Całość prezentuje się w ten sposób. Jak widać nie jest tego wiele. Aczkolwiek źle i tak nie jest :) Kosmetyki do włosów, które zuzyłam w ciągu tych dwóch miesięcy to szampon Alterra kofeina, odżywka Timotei 0% sylikonów, parabenów i barwników oraz ekspresową maskę garnier fructis. Dodatkowo zuzyłam normalizujący żel- peeling oczyszczający Bebeauty, płyn do higieny intymnej Intimea oraz mydełko Alterra granat.

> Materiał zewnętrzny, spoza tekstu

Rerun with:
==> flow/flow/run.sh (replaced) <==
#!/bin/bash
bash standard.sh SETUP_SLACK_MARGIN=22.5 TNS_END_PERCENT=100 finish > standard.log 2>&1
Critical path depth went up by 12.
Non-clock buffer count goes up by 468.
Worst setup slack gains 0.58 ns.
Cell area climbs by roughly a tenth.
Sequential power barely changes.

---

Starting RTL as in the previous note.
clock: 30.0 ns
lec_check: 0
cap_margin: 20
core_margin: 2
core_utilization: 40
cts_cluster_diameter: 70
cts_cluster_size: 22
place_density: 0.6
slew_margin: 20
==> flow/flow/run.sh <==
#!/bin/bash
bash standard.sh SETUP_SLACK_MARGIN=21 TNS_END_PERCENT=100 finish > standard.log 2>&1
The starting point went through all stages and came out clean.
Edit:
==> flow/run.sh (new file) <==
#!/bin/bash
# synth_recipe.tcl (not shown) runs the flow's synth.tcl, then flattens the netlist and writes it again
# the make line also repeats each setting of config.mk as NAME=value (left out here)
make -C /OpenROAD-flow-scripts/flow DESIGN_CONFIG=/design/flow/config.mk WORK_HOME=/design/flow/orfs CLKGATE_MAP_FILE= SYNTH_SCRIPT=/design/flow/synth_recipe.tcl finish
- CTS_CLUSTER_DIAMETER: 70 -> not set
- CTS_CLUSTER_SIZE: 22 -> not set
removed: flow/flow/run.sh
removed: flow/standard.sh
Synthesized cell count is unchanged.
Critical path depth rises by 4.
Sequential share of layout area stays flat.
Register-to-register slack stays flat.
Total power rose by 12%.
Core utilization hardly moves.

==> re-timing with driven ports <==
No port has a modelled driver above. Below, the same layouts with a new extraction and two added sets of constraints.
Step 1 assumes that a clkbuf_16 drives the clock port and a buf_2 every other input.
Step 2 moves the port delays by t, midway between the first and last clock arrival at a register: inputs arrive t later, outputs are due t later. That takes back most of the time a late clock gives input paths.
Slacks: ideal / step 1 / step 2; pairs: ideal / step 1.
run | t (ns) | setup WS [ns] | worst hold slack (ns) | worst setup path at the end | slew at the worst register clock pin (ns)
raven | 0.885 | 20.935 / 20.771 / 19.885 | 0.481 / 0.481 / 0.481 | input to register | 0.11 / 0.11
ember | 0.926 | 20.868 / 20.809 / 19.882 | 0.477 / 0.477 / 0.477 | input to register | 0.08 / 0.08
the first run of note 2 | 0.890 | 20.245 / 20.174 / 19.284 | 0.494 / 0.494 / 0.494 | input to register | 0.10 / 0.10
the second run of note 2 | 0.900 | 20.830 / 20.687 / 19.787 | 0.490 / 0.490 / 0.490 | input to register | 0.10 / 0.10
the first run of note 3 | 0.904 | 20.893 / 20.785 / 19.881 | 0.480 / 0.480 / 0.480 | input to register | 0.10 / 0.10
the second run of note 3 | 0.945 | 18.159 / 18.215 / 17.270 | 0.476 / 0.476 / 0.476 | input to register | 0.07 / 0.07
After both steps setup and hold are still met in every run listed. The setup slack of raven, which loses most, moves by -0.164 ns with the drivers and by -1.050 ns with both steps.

Szampon Alterra kofeina. Jak wiecie uwielbiam szampony alterry za ich cudowny zapach i delikatność. Każdy z nich fantastycznie oddziaływuje na moje włosy. Dzięki nim włosy są delikatne, miekkie i fajnie się rozczesują. jak widać to duże opakowanie. Dodatkowo powiem, że kupiłam je na Rossmanowskiej promocji za 6zł więc baaardzo się to opłaca. Oczywiscie wielkim plusem jest brak sylikonów w składzie.


Odżywka do włosów Timotei bez sylikonów, parabenów i sztucznych barwników. Dla moich włosów to kolejny strzał w dziesiątkę. Odżywkę dostałam do zakupów podczas otwarcia Rossmana w moim rodzinnym mieście. Wspaniale wygładza włosy, super się po niej rozczesują. Moje włosy są po niej delikatne, wygładzone i lśniące. Dodatkowo dociążone ale nie obciążone.


Ekspresowa kuracja Garnier Fructis Goodbye damage. Kolejna fajnie działająca na moje włosy maska. producent zaleca spłukanie jej zaraz po nałożeniu na włosy. Ja jednak po rozprowadzeniu trzymałam ją na nich kilka minut, ewentualnie wcierałam we włosy i dopiero spłukiwałam. rewelacyjne wygładzenie, sliskość i gładkośc. Włosy pięknie po niej błyszczą!! Przynajmniej moje. Z miła chęcią sięgnę po nią ponownie. Zapomniałabym dodać , że pięknie pachnie.


Normalizujący żel-peeling oczyszczający do mycia twarzy Bebeauty. Generalnie nie czyni cudów na mojej twarzy ale lubię go ze względu na maleńkie drobinki peelingujące. Czasami miałam potrzebę korzystania z czegoś gruboziarnistego ale ostatecznie nienajgorzej się sprawdza. Zawsze obiecuję sobie, ze kupię coś innego do spróbowania ale zawsze przy okazji zakupów w biedrze siegam po ten żel. Teraz mam okazję wygrzebać coś z Tołpy :)


Emulsja do higieny intymnej Intimea. Miałam ją juz drugi raz i wiem, że raczej do niej nie wrócę. Oczyszcza raczej marnie. Ciężko się rozprowadza. Czasami po jego użyciu dalej odczuwałam dyskomfort związany z nieświeżością. Nie kupię go ponownie. Może inny rodzaj.


Mydło Alterra Granat. Mydełko bardzo fajne. Dobrze się pieni, wytwarza miłą i delikatna piankę. Bardzo dobrze oczyszcza.  Szkoda tylko, ze tak szybko się zużywa bo dwie korzystające z niego osboby zuzyły go w 2 tygodnie.

To by było na tyle. A czy Wy korzystałyście z tych produktów.

4 komentarze :

  1. Spore denko. Nic z niego nie miałam ;)

    OdpowiedzUsuń
  2. Ten szampon z Alterry mnie zainteresował :)

    OdpowiedzUsuń
    Odpowiedzi
    1. Bardzo sobie go chwalę :) Bardzo dobrze nawilża włoski!